Spunta la richiesta per una nuova cava

SANNAZZARO. Un tema molto dibattuto (l'auspicato blocco della cava Sant'Antonio alla cascina Balossina) e una nuova palese criticità determinata dalla richiesta di avvio di una nuova cava per inerti in area golenale al Po, per oltre 2 milioni di metri cubici: se ne parlerà domani (mercoledi) nell'ambito della sesta Commissione regionale per l'ambiente in quella che viene indicata come la prima importante analisi del piano cave della provincia di Pavia. Il comune di Sannazzaro è in allarme. Non solo resta aperto il caso-Balossina dopo la riproposizione del progetto a seguito della bocciatura da parte del Tar lombardo e del Consiglio di Stato dell'estensione degli scavi nell'area sotto-costa, in un alveo geologico a rischio per la prima falda.
Il comune attende ora che la Regione dichiari la chiusura delle escavazioni ed imponga il recupero ambientale, cosi come già indicato in sede provinciale. Ma le attenzioni di domani saranno anche per una nuova vicenda. Una società di cavatori ha presentato direttamente in Regione un'istanza progettuale per l'avvio di una nuova cava di due milioni di metri cubi di inerti alla Villa della frazione Savasini.

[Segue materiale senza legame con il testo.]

**src/cache_pkg.sv**
```systemverilog
package cache_pkg;

    typedef logic [31:0] word;
    typedef logic [3:0]  axi_id;
    typedef logic [3:0]  axi_len;    // AXI3 burst length field

    // read burst owners that the R channel checks again
    localparam axi_id axi_id_instr = 4'd0;
    localparam axi_id axi_id_data  = 4'd1;

    localparam int BYTE_OFFSET_BITS = 2;    // 4-byte beats

    localparam int LINE_WORDS_DEFAULT       = 16;
    localparam int ICACHE_LINES_DEFAULT     = 64;
    localparam int WRITE_FIFO_DEPTH_DEFAULT = 8;

endpackage
```
**src/mem_write.sv**
```systemverilog
`timescale 1ns/1ps

module mem_write #(
    parameter int WRITE_FIFO_DEPTH = cache_pkg::WRITE_FIFO_DEPTH_DEFAULT
) (
    input  logic           i_clk,
    input  logic           i_rst,
    input  logic           i_we,
    input  cache_pkg::word i_addr,
    input  cache_pkg::word i_data,
    input  logic [3:0]     i_strb,
    output logic           o_accept,
    output logic           o_empty,
    output cache_pkg::word o_awaddr,
    output logic           o_awvalid,
    input  logic           i_awready,
    output cache_pkg::word o_wdata,
    output logic [3:0]     o_wstrb,
    output logic           o_wvalid,
    input  logic           i_wready,
    input  logic           i_bvalid,
    output logic           o_bready
);
    import cache_pkg::*;

    localparam int                PTR_BITS   = $clog2(WRITE_FIFO_DEPTH);
    localparam logic [PTR_BITS:0] FULL_COUNT = (PTR_BITS + 1)'(WRITE_FIFO_DEPTH);
    localparam logic [PTR_BITS-1:0] LAST_SLOT = PTR_BITS'(WRITE_FIFO_DEPTH - 1);

    word                 r_addr_mem [WRITE_FIFO_DEPTH];
    word                 r_data_mem [WRITE_FIFO_DEPTH];
    logic [3:0]          r_strb_mem [WRITE_FIFO_DEPTH];
    logic [PTR_BITS-1:0] r_wr_ptr;
    logic [PTR_BITS-1:0] r_rd_ptr;
    logic [PTR_BITS:0]   r_count;
    logic                r_head_busy;    // head entry on the bus
    logic                w_push;
    logic                w_pop;

    assign w_push   = i_we && (r_count != FULL_COUNT) && !o_accept;
    assign w_pop    = o_bready && i_bvalid;
    assign o_empty  = (r_count == '0);
    assign o_bready = r_head_busy && !o_awvalid && !o_wvalid;
    assign o_awaddr = r_addr_mem[r_rd_ptr];
    assign o_wdata  = r_data_mem[r_rd_ptr];
    assign o_wstrb  = r_strb_mem[r_rd_ptr];

    always_ff @(posedge i_clk) begin
        if (i_rst) begin
            r_wr_ptr    <= '0;
            r_rd_ptr    <= '0;
            r_count     <= '0;
            r_head_busy <= 1'b0;
            o_awvalid   <= 1'b0;
            o_wvalid    <= 1'b0;
            o_accept    <= 1'b0;
        end else begin
            o_accept <= w_push;    // held back while full
            if (w_push) begin
                r_wr_ptr <= (r_wr_ptr == LAST_SLOT) ? '0 : r_wr_ptr + 1'b1;
            end
            if (w_pop) begin
                r_rd_ptr <= (r_rd_ptr == LAST_SLOT) ? '0 : r_rd_ptr + 1'b1;
            end
            if (w_push && !w_pop) begin
                r_count <= r_count + 1'b1;
            end else if (w_pop && !w_push) begin
                r_count <= r_count - 1'b1;
            end

            if (!r_head_busy && r_count != '0) begin
                r_head_busy <= 1'b1;
                o_awvalid   <= 1'b1;
                o_wvalid    <= 1'b1;
            end else begin
                if (o_awvalid && i_awready) begin
                    o_awvalid <= 1'b0;
                end
                if (o_wvalid && i_wready) begin
                    o_wvalid <= 1'b0;
                end
                if (w_pop) begin
                    r_head_busy <= 1'b0;    // entry retired on B
                end
            end
        end
    end

    always_ff @(posedge i_clk) begin
        if (w_push) begin
            r_addr_mem[r_wr_ptr] <= i_addr;
            r_data_mem[r_wr_ptr] <= i_data;
            r_strb_mem[r_wr_ptr] <= i_strb;
        end
    end

endmodule

```
**config.mk**
```make
export PLATFORM = sky130hd
export DESIGN_NAME = mem_write
export DESIGN_NICKNAME = d
export VERILOG_FILES = /design/src/cache_pkg.sv /design/src/mem_write.sv
export SDC_FILE = /design/constraint.sdc
export NUM_CORES = 1
export LEC_CHECK = 0
export BUFFER_PORTS_ARGS = -buffer_cell sky130_fd_sc_hd__buf_2
export CELL_PAD_IN_SITES_DETAIL_PLACEMENT = 1
export CELL_PAD_IN_SITES_GLOBAL_PLACEMENT = 1
export CORE_ASPECT_RATIO = 0.7
export CORE_MARGIN = 1
export CORE_UTILIZATION = 57
export DETAILED_ROUTE_END_ITERATION = 6
export PLACE_DENSITY = 0.87
export SYNTH_ARGS = -nofsm -noshare
export SYNTH_HDL_FRONTEND = slang
export SYNTH_SLANG_ARGS = --single-unit
```
**constraint.sdc**
```tcl
create_clock -name i_clk -period 16.6 [get_ports i_clk]
set_input_delay 3.32 -clock i_clk [delete_from_list [all_inputs] [get_ports i_clk]]
set_output_delay 3.32 -clock i_clk [all_outputs]
set_load 0.01 [all_outputs]
```
==> results of run 1 <==
==> registers in the layout (all words and copies together) (netlist names), 3 cells and up, named ones only <==
register    flops
r_addr_mem    256
r_count         4
r_data_mem    256
r_rd_ptr        3
r_strb_mem     32
r_wr_ptr        3
==> cells in the mapped netlist, types with 2 or more instances <==
| library cell | instances | area, µm² |
|---|---|---|
| nand3_1 | 3 | 15.0 |
| mux4_2 | 136 | 3060 |
| buf_2 | 17 | 85.1 |
| nor2_1 | 11 | 41.3 |
| mux2i_1 | 3 | 30.0 |
| nor2b_1 | 2 | 12.5 |
| nor3_1 | 3 | 15.0 |
| nor3b_1 | 4 | 30.0 |
| edfxtp_1 | 544 | 16300 |
| dfxtp_1 | 17 | 340 |
| nand2b_1 | 5 | 31.3 |
| clkbuf_1 | 16 | 60.1 |
| buf_6 | 5 | 56.3 |
| ha_1 | 7 | 87.6 |
| nand2_1 | 7 | 26.3 |
| buf_1 | 2 | 7.51 |
| mux2_2 | 69 | 777 |
| a21oi_1 | 9 | 45.0 |
==> cells by family after synthesis <==
logic type,Yosys count,share of synthesized area
xor gates and xnor gates,2,0.000827
adders and majority gates,8,0.00508
muxes,208,0.183
and+or+nand+nor,40,0.00993
AOI/OAI and AO/OA,12,0.00319
DFF,561,0.787
buffers and inverters,42,0.0108
==> path summary, 6_finish.rpt <==
path,end,depth (start not counted)
min,flop,2
max reg2reg,r_addr_mem[3][9],5
min reg2reg,flop,2
max,o_awaddr[10],5
==> final cells by class <==
type                       instances  area (µm²)
sequential                       561       16700
fill                            2898       12300
multi-input combinational        270        4320
clock buffer                      73        1400
timing repair buffer             165         873
tap                              480         601
clock inverter                    17        93.8
antenna                            3        7.51
inverter                           1        3.75
==> metal layers <==
layer | GRT usage | vias up
li1 | - | 4071
met1 | 0.322 | 5058
met2 | 0.398 | 264
met3 | 0.0422 | 49
met4 | 0.0455 | 2
met5 | 0 | -
==> per-stage QoR <==
stage               total power [mW]   util  instance area, µm²  hold slack, ns  worst slack (ns)
floorplan                       1.99      -               21200           0.433              7.21
global placement                2.11  0.620               22500           0.459             10.26
detailed placement              2.13  0.620               22500           0.464             10.20
CTS                             3.21  0.661               24000           0.473              9.60
global route                    3.28  0.661               24000           0.518              9.38
finish                          3.17  0.661               24000           0.476              9.70
==> critical path, cell delays in order, from the launching register on <==
cell     delay [ns]
dfxtp_4        0.54
buf_4          0.71
buf_4          0.68
mux4_2         0.59
mux2_2         0.29
buf_2          0.14
==> power groups by stage <==
stage	clock network (mW)	registers, mW	logic, mW
after floorplan	0	1.69	0.297
after global placement	0	1.69	0.420
after detailed placement	0	1.70	0.436
after CTS	1.10	1.67	0.439
after global routing	1.15	1.67	0.463
final	1.07	1.67	0.429
==> metrics.txt, run 1 <==
TritonCTS Sinks 561; outcome finished, final reports clean; Max Used Layer met5; commonest non-fill, non-tap cell in the layout edfxtp_1; number of hold buffers added after cts 0; clk_lat worst skew 0.57 ns; Post-DP HPWL 24.3 mm; drt pass-1 iters 5; LEAKAGE 7.59 nW; total CTS buffers 51; most frequent cells in the layout edfxtp_1 (544), buf_2 (146), mux4_2 (136); drc violations 0; crit-path max FO 41; endpoints failing setup 0; CTS tree built; clock transition at the registers of the reported paths 0.06 ns; crit path launch type flop; final number of hold-violating endpoints 0; DR WL met3 2.25 mm; H-Tree Depth 2; WS Path Type flop to output pin; Die Y 163 µm; # port buffers 146; fin cells 1570; HP Class flop to flop; Psw 0.735 mW; total vias in the final route 9444; die width 232 µm; Logic pwr share 0.135; vias per cell 6.02; largest net degree at the start of global routing 77; metal1 wirelength 18.1 mm; Pins Over Slew Limit 0; Post-CTS Setup Bufs 0; core area 0.0363 mm²; die area 0.0379 mm²; HP Start r_rd_ptr[2]; max_slew headroom 0.213; Max Clock Freq 145 MHz; 1st-iter DRT viols 791; row cnt 58; crit share post-route 0.416; Max VDD drop 101 µV; Period minus WS final 6.90 ns; setup_tns 0 ns; number of global-route vias before repair 10300; Post-synth EDFFs 544; Clock Tree Buf Depth 3; Worst Skew 0.0289 ns; predominant post-synthesis flop cell edfxtp_1; syn nets 955; register area share after synthesis 0.787; Flop pwr share 0.526; layout cells sized above 1 0.406; Synth Cell Area 0.0212 mm²; Arrival @ worst endpoint 3.58 ns; I/O pin total 147; clock share of power 0.339; Critical Path RT 13.28 ns; initial antenna violation count 4; placed cells 1477; average wire per standard cell 27.3 µm; Post-DRT Antenna Nets 0; Worst-Margin Slew 1.18 ns; Internal 2.44 mW; Mean Syn Cell Area 24.3 µm²; met2 wire len 22.0 mm; RSZ-0062 raised after global routing no; CP Capture Type output pin; Root Driver clkbuf_16; FF+latch count, synth 561; switching share of power 0.232; pwr dens 132 mW/mm²; gr ovfl total 0; Distinct cells, synth 31; Initial Util 0.584; nets 1132; routed wire length 42.9 mm; Tot GR Track Use 0.233; global-route wire length before repair 64.1 mm; R2R Setup Slk 13.31 ns; # resized after CTS 0; max-cap viol count 0; reg-to-reg startpoint r_count[0]; Syn Inst Count 873; Area Growth Syn to Fin 13.3%; Synthesis Warnings 0; routability congestion estimate 0.721; Async SR Flop Fraction 0
No activity file was read; power rests on OpenSTA's default activity.
==> inputs of run 2 (changes only) <==
--- a/config.mk
+++ b/config.mk
@@ -10,9 +10,9 @@
 export CELL_PAD_IN_SITES_GLOBAL_PLACEMENT = 1
 export CORE_ASPECT_RATIO = 0.7
 export CORE_MARGIN = 1
-export CORE_UTILIZATION = 57
+export CORE_UTILIZATION = 53
 export DETAILED_ROUTE_END_ITERATION = 6
-export PLACE_DENSITY = 0.87
+export PLACE_DENSITY = 0.82
 export SYNTH_ARGS = -nofsm -noshare
 export SYNTH_HDL_FRONTEND = slang
 export SYNTH_SLANG_ARGS = --single-unit
==> constraint.sdc (replaced) <==
create_clock -name i_clk -period 6.8 [get_ports i_clk]
set_input_delay 1.36 -clock i_clk [delete_from_list [all_inputs] [get_ports i_clk]]
set_output_delay 1.36 -clock i_clk [all_outputs]
set_load 0.01 [all_outputs]
==> run 2 against run 1 <==
Effect of this change: register-to-register slack worse by 9.4 ns; sequential power grew 140%; combinational power increased by 140%; sequential share of layout area decreased by 0.55 points; sequential cell count unchanged; clock power increased to 2.6 times the previous value; clock skew decreased by 0.019 ns; worst hold slack worse by 0.0057 ns; routed wire length grew 2.3%; cell count grew 2.9%; via count is 1.1% lower; first-iteration DRC count fell by 30%; largest power group unchanged; highest routed layer unchanged.
==> metrics.txt, run 2 (synthesis results as in run 1) <==
outcome finished, final reports clean; gr ovfl total 0; Internal 6.10 mW; Root Driver clkbuf_16; average wire per standard cell 27.1 µm; max_slew headroom 0.337; largest net degree at the start of global routing 81; # resized after CTS 0; endpoints failing setup 0; Max Clock Freq 219 MHz; CTS tree built; total power 7.93 mW; Reg area 0.0167 mm²; Arrival @ worst endpoint 3.21 ns; crit path launch type flop; initial antenna violation count 2; global-route wire length before repair 66.1 mm; Psw 1.83 mW; CP Capture Type output pin; clock share of power 0.354; Worst-Margin Slew 0.994 ns; R2R Setup Slk 3.88 ns; drc violations 0; Critical Path RT 5.44 ns; routability congestion estimate 0.700; drt pass-1 iters 4; Layout Utilization 0.622; Tot GR Track Use 0.224; reg-to-reg startpoint r_count[0]; Post-DP HPWL 24.8 mm; die area 0.0408 mm²; Initial Util 0.545; crit share post-route 0.672; placed cells 1523; crit path to o_wdata[31]; layout filler cell count 3198; Area Growth Syn to Fin 14.2%; total CTS buffers 51; Period minus WS final 4.57 ns; die width 241 µm; total vias in the final route 9344; # port buffers 146; reg2reg end r_addr_mem[3][21]; Logic pwr share 0.130; fin cells 1616; most frequent cells in the layout edfxtp_1 (544), buf_2 (146), mux4_2 (136); Multi-input gate area 0.00432 mm²; TritonCTS Sinks 561; Flop pwr share 0.516; Post-DRT Antenna Nets 0; Post-CTS Setup Bufs 0; Final Worst Setup Slack 2.23 ns; HP Class flop to flop; row cnt 60; max-cap viol count 0; WS Path Type flop to output pin; number of global-route vias before repair 10500; number of hold buffers added after cts 0; r2r worst-path depth 5; clk_lat worst skew 0.56 ns; pwr dens 328 mW/mm²; core area 0.0389 mm²; commonest non-fill, non-tap cell in the layout edfxtp_1; vias per cell 5.78; dpl ws 2.70 ns; switching share of power 0.230; biggest regs r_addr_mem x256, r_data_mem x256, r_strb_mem x32; final number of hold-violating endpoints 0; Clock Tree Buf Depth 3; LEAKAGE 7.66 nW; H-Tree Depth 2; nets 1131; layout cells sized above 1 0.413; RSZ-0062 raised after global routing no; clock transition at the registers of the reported paths 0.06 ns; I/O pin total 147; routed wire length 43.9 mm; Pins Over Slew Limit 0; Max VDD drop 224 µV; crit-path max FO 70; Die Y 169 µm; Worst Skew 0.00992 ns; 1st-iter DRT viols 556
## run 2: layout make-up
class | count | area share
clock buffers | 66 | 0.0569
flip-flops and latches | 561 | 0.690
clock inverters | 26 | 0.00989
well taps | 527 | 0.0273
repair buffers | 164 | 0.0368
multi-input cells | 270 | 0.179
inverters | 1 | 0.000155
diodes | 1 | 0.000104
## run 2: critical path, stage by stage, from the launching register on
cell,delay (ns)
dfxtp_4,0.97
buf_12,0.54
mux4_2,0.59
mux2_2,0.30
buf_2,0.15
## run 2: worst min-delay path by stage
stage                startpoint          end  slack, ns  cells after the start
floorplan           r_head_busy  r_head_busy       0.43                      2
global placement    r_head_busy  r_head_busy       0.45                      2
detailed placement  r_head_busy  r_head_busy       0.46                      2
CTS                 r_head_busy  r_head_busy       0.47                      2
global route        r_head_busy  r_head_busy       0.51                      2
finish              r_head_busy  r_head_busy       0.47                      2
## run 2: routing by layer
| metal | track usage | wire [µm] | vias to the layer above |
|---|---|---|---|
| met2 | 0.385 | 22500 | 193 |
| met4 | 0.0517 | 796 | 2 |
| li1 | - | - | 4058 |
| met5 | 0 | 17 | - |
| met1 | 0.296 | 18500 | 5023 |
| met3 | 0.0441 | 1980 | 68 |
## run 2: power by group through the flow
| stage | Clock (mW) | Combinational (mW) | Sequential [mW] |
|---|---|---|---|
| after floorplan | 0 | 0.725 | 4.13 |
| after global placement | 0 | 1.02 | 4.15 |
| after detailed placement | 0 | 1.05 | 4.17 |
| after CTS | 2.86 | 1.06 | 4.09 |
| after global routing | 2.97 | 1.13 | 4.11 |
| final | 2.80 | 1.03 | 4.09 |
## run 2: metrics by stage
step / hold WS (ns) / instance area [µm²] / setup TNS (ns)
after floorplan: 0.433 / 21200 / -200.89
after global placement: 0.453 / 22600 / 0
after detailed placement: 0.465 / 22600 / 0
after CTS: 0.474 / 24200 / 0
after global routing: 0.511 / 24200 / 0
final: 0.470 / 24200 / 0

Per oltre tre quarti di estensione, il progetto insiste sul territorio rivierasco di Sannazzaro; in poca parte sui comuni dell'immediato Oltrepò di Corana e Silvano Pietra. La società di cavatori ha 'saltato" piè pari comune di Sannazzaro e Provincia di Pavia arrivando, data l'urgenza dell'intervento, direttamente in sede regionale. Da qui l'informativa arrivata dapprima a Pavia e poi sulla scrivania del sindaco. E la guerra al nuovo progetto di escavazioni è subito partita.
La Provincia ha evidenziato la sua contrarietà alla nascita della nuova cava; il comune ha segnalato anche i motivi per cui uno scavo golenale di oltre 2 milioni di inerti sia da ritenersi 'inaccettabile". Proprio il comune di Sannazzaro ha ricevuto dal Demanio la possibilità di costituire in questa zona una vasta area fluviale protetta; in quella zona giace poi un enorme stoccaggio di rifiuti solidi, lascito di una discarica degli anni'60; infine si lamentano il degrado paesaggistico ed i disagi viabilistici che centinaia di migliaia di mezzi pesanti potrebbero arrecare nella fase di trasporto dell'ingente volume di inerti.
La società di cavatori ha chiesto un'audizione in Regione per domani; ma il Comune è stato tempestivo esprimendo a pieno la sua contrarietà al progetto. Pare invece che l'atteggiamento degli altri due comuni oltrepadani, interessati geograficamente, sia più 'morbido" nei riguardi del progetto.